Oxygen isotope constraints on metamorphic fluid flow, Townshend Dam, Vermont, U.S.A.

Abstract

Fluid-rock interaction during amphibolite-facies metamorphism has been investigated for rocks exposed in a single 400 m long, lithologically heterogeneous outcrop near Townshend, Vermont, USA. Oxygen isotopic compositions have been measured in profiles across single garnet crystals from thirteen samples, and from hornblende and garnet separates from thirty-three fine-grained samples. This outcrop was previously studied by Chamberlain and Conrad (1991,1993), who measured large oxygen isotope gradients (3%.) in garnets from one sample, and inferred large amounts of pervasive fluid flow.

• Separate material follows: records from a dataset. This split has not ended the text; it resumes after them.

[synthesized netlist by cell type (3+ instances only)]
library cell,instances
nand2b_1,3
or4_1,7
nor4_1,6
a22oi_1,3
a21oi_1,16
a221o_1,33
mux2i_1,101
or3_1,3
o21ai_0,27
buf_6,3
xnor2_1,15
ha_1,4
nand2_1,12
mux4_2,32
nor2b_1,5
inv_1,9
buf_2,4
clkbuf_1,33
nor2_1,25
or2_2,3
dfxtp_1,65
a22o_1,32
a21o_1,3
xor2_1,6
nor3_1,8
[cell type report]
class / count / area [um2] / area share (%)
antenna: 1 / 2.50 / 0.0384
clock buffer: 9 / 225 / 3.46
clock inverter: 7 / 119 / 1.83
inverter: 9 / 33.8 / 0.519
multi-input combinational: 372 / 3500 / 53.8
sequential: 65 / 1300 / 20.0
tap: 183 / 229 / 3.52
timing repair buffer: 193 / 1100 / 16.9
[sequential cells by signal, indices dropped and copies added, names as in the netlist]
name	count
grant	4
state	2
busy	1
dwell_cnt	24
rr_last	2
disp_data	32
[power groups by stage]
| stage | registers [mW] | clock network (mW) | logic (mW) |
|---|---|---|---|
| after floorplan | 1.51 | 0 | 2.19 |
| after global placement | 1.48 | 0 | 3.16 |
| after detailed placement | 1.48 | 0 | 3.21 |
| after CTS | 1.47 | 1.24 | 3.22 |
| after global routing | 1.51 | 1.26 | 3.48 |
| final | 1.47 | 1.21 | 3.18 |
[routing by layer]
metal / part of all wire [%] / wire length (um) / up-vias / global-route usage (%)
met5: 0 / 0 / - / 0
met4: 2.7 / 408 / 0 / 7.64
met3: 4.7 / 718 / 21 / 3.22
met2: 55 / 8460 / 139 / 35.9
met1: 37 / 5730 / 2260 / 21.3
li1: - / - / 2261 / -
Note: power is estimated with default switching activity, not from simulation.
--- config.mk ---
export PLATFORM = sky130hd
export DESIGN_NAME = uart_receiver
export DESIGN_NICKNAME = d
export VERILOG_FILES = /design/src/rtl/uart_pkg.sv /design/src/rtl/uart_nco.sv /design/src/rtl/uart_receiver.sv
export SDC_FILE = /design/constraint.sdc
export NUM_CORES = 1
export LEC_CHECK = 0
export ABC_AREA = 1
export ABC_CLOCK_PERIOD_IN_PS = 1730
export CAP_MARGIN = 0
export CORE_ASPECT_RATIO = 1.2
export CORE_UTILIZATION = 40
export CTS_BUF_LIST = sky130_fd_sc_hd__clkbuf_16
export CTS_CLUSTER_DIAMETER = 200
export DETAILED_ROUTE_END_ITERATION = 16
export PLACE_DENSITY_LB_ADDON = 0.05
export SYNTH_ARGS = -nofsm -noshare
export SYNTH_HDL_FRONTEND = slang
export SYNTH_SLANG_ARGS = --single-unit
--- constraint.sdc ---
create_clock -name clk -period 1.73 [get_ports clk]
set_input_delay 0.2595 -clock clk [delete_from_list [all_inputs] [get_ports clk]]
set_output_delay 0.2595 -clock clk [all_outputs]
set_load 0.01 [all_outputs]
--- src/rtl/risc_mgmt_mem_port.sv ---
// ---------------------------------------------------------------------------
// risc_mgmt_mem_port
//
// Core-side responder for the risc_mgmt memory-stage extension interface.
// A load or store raised by the extension in IDLE is checked, latched, and
// then placed on the core data bus. The block holds the pipeline stalled
// until the bus completes. It then returns byte-lane-masked load data and
// writes the register file. Misaligned, illegal and timed-out requests
// produce a one-cycle fault pulse with a cause code.
//
// Ports
//   CLK, nRST            clock (rising edge), asynchronous active-low reset
//   ext_mem_ren/wen      extension load / store request
//   ext_mem_addr         byte address of the request
//   ext_mem_store        store data
//   ext_mem_byte_en      byte-lane enables, bit i covers bits [8i+7:8i]
//   ext_reg_w, ext_rd    write load result to register file, destination reg
//   ext_exception        extension exception, suppresses new requests
//   ext_mem_load         masked load data (updated in DONE, held otherwise)
//   ext_mem_busy         request outstanding
//   stall_pipe           pipeline stall to the hazard unit
//   dbus_*               core data bus (ren/wen/addr/wdata/byte_en out,
//                        rdata/busy in; busy low = transfer completes)
//   rf_wen/rf_rd/rf_wdata register file write port
//   fault, fault_cause   one-cycle fault pulse; 1 misaligned, 2 illegal,
//                        3 bus timeout
// ---------------------------------------------------------------------------
module risc_mgmt_mem_port #(
    parameter int unsigned TIMEOUT = 255  // 1 .. 65535 busy cycles in ACCESS
) (
    input  logic        CLK,
    input  logic        nRST,
    input  logic        ext_mem_ren,
    input  logic        ext_mem_wen,
    input  logic [31:0] ext_mem_addr,
    input  logic [31:0] ext_mem_store,
    input  logic [3:0]  ext_mem_byte_en,
    input  logic        ext_reg_w,
    input  logic [4:0]  ext_rd,
    input  logic        ext_exception,
    output logic [31:0] ext_mem_load,
    output logic        ext_mem_busy,
    output logic        stall_pipe,
    output logic        dbus_ren,
    output logic        dbus_wen,
    output logic [31:0] dbus_addr,
    output logic [31:0] dbus_wdata,
    output logic [3:0]  dbus_byte_en,
    input  logic [31:0] dbus_rdata,
    input  logic        dbus_busy,
    output logic        rf_wen,
    output logic [4:0]  rf_rd,
    output logic [31:0] rf_wdata,
    output logic        fault,
    output logic [1:0]  fault_cause
);

    localparam logic [1:0] IDLE   = 2'd0;
    localparam logic [1:0] ACCESS = 2'd1;
    localparam logic [1:0] DONE   = 2'd2;
    localparam logic [1:0] ERROR  = 2'd3;

    localparam logic [1:0] CAUSE_MISALIGN = 2'd1;
    localparam logic [1:0] CAUSE_ILLEGAL  = 2'd2;
    localparam logic [1:0] CAUSE_TIMEOUT  = 2'd3;

    // Last busy cycle tolerated before the access is abandoned.
    localparam logic [15:0] CNT_LAST = 16'(TIMEOUT - 1);

    logic [1:0]  state_q,   state_d;
    logic [31:0] addr_q,    addr_d;
    logic [31:0] wdata_q,   wdata_d;
    logic [3:0]  be_q,      be_d;
    logic [4:0]  rd_q,      rd_d;
    logic        reg_w_q,   reg_w_d;
    logic        is_load_q, is_load_d;
    logic [1:0]  cause_q,   cause_d;
    logic [15:0] cnt_q,     cnt_d;
    logic [31:0] load_q,    load_d;

    logic        req;
    logic [31:0] lane_mask;

    assign req       = (ext_mem_ren | ext_mem_wen) & ~ext_exception;
    assign lane_mask = {{8{be_q[3]}}, {8{be_q[2]}}, {8{be_q[1]}}, {8{be_q[0]}}};

    // NOTE: combinational blocks use blocking '=' and give every target a
    // default first, so no path leaves a signal unassigned (no latches).
    always_comb begin
        state_d   = state_q;
        addr_d    = addr_q;
        wdata_d   = wdata_q;
        be_d      = be_q;
        rd_d      = rd_q;
        reg_w_d   = reg_w_q;
        is_load_d = is_load_q;
        cause_d   = cause_q;
        cnt_d     = cnt_q;
        load_d    = load_q;

        case (state_q)
            IDLE: begin
                if (req) begin
                    // Illegal takes priority over misaligned.
                    if ((ext_mem_ren && ext_mem_wen) || (ext_mem_byte_en == 4'b0000)) begin
                        state_d = ERROR;
                        cause_d = CAUSE_ILLEGAL;
                    end else if (ext_mem_addr[1:0] != 2'b00) begin
                        state_d = ERROR;
                        cause_d = CAUSE_MISALIGN;
                    end else begin
                        addr_d    = ext_mem_addr;
                        wdata_d   = ext_mem_store;
                        be_d      = ext_mem_byte_en;
                        rd_d      = ext_rd;
                        reg_w_d   = ext_reg_w;
                        is_load_d = ext_mem_ren;
                        cnt_d     = '0;
                        state_d   = ACCESS;
                    end
                end
            end
            ACCESS: begin
                if (!dbus_busy) begin
                    // Stores leave the last load value visible on ext_mem_load.
                    if (is_load_q) begin
                        load_d = dbus_rdata & lane_mask;
                    end
                    state_d = DONE;
                end else if (cnt_q == CNT_LAST) begin
                    state_d = ERROR;
                    cause_d = CAUSE_TIMEOUT;
                end else begin
                    cnt_d = cnt_q + 16'd1;
                end
            end
            DONE:    state_d = IDLE;
            ERROR:   state_d = IDLE;
            default: state_d = IDLE;
        endcase
    end

    // NOTE: all state, including the latched request, is cleared by the
    // asynchronous reset so a reset mid-access leaves no stale transfer.
    always_ff @(posedge CLK or negedge nRST) begin
        if (!nRST) begin
            state_q   <= IDLE;
            addr_q    <= '0;
            wdata_q   <= '0;
            be_q      <= '0;
            rd_q      <= '0;
            reg_w_q   <= 1'b0;
            is_load_q <= 1'b0;
            cause_q   <= '0;
            cnt_q     <= '0;
            load_q    <= '0;
        end else begin
            state_q   <= state_d;
            addr_q    <= addr_d;
            wdata_q   <= wdata_d;
            be_q      <= be_d;
            rd_q      <= rd_d;
            reg_w_q   <= reg_w_d;
            is_load_q <= is_load_d;
            cause_q   <= cause_d;
            cnt_q     <= cnt_d;
            load_q    <= load_d;
        end
    end

    always_comb begin
        ext_mem_busy = 1'b0;
        stall_pipe   = 1'b0;
        dbus_ren     = 1'b0;
        dbus_wen     = 1'b0;
        dbus_addr    = '0;
        dbus_wdata   = '0;
        dbus_byte_en = '0;
        rf_wen       = 1'b0;
        rf_rd        = '0;
        rf_wdata     = '0;
        fault        = 1'b0;
        fault_cause  = '0;

        case (state_q)
            IDLE: begin
                // Stall in the request cycle itself so the issuing
                // instruction is frozen; forced low while reset is held.
                stall_pipe   = req & nRST;
                ext_mem_busy = req & nRST;
            end
            ACCESS: begin
                stall_pipe   = 1'b1;
                ext_mem_busy = 1'b1;
                dbus_ren     = is_load_q;
                dbus_wen     = ~is_load_q;
                dbus_addr    = addr_q;
                dbus_wdata   = wdata_q;
                dbus_byte_en = be_q;
            end
            DONE: begin
                rf_wen = reg_w_q & is_load_q;
                if (reg_w_q && is_load_q) begin
                    rf_rd    = rd_q;
                    rf_wdata = load_q;
                end
            end
            ERROR: begin
                fault       = 1'b1;
                fault_cause = cause_q;
            end
            default: ;
        endcase
    end

    assign ext_mem_load = load_q;

endmodule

All of the garnets that we have analyzed show less isotopic zonation, ≤1%., twelve of them have zonation <0.5%., and the mineral separate data imply both a strong correlation of isotopic composition with rock type and large gradients in peak metamorphic fluid isotopic compositions. Although devolatilization reactions in these rocks must have produced metamorphic fluids, the data preclude cross-foliation timeintegrated fluid fluxes greater than 300–600 cm3/cm2 during prograde amphibolite-facies metamorphism. The isotopic trends can all be interpreted in terms of closed-system behavior, channeled fluid flow, or diffusive exchange of oxygen in an interconnected grain-boundary fluid, and within uncertainty cross-strike advective fluxes could have been zero. Any significant flow at this locality was dominantly either layer parallel or channeled out of the system in veins. If all fluid flow occurred in veins, then their spacing must have been less than 300–600 m. The data are inconsistent with massive and pervasive metamorphic fluid flow across strike but do not address layer parallel flow.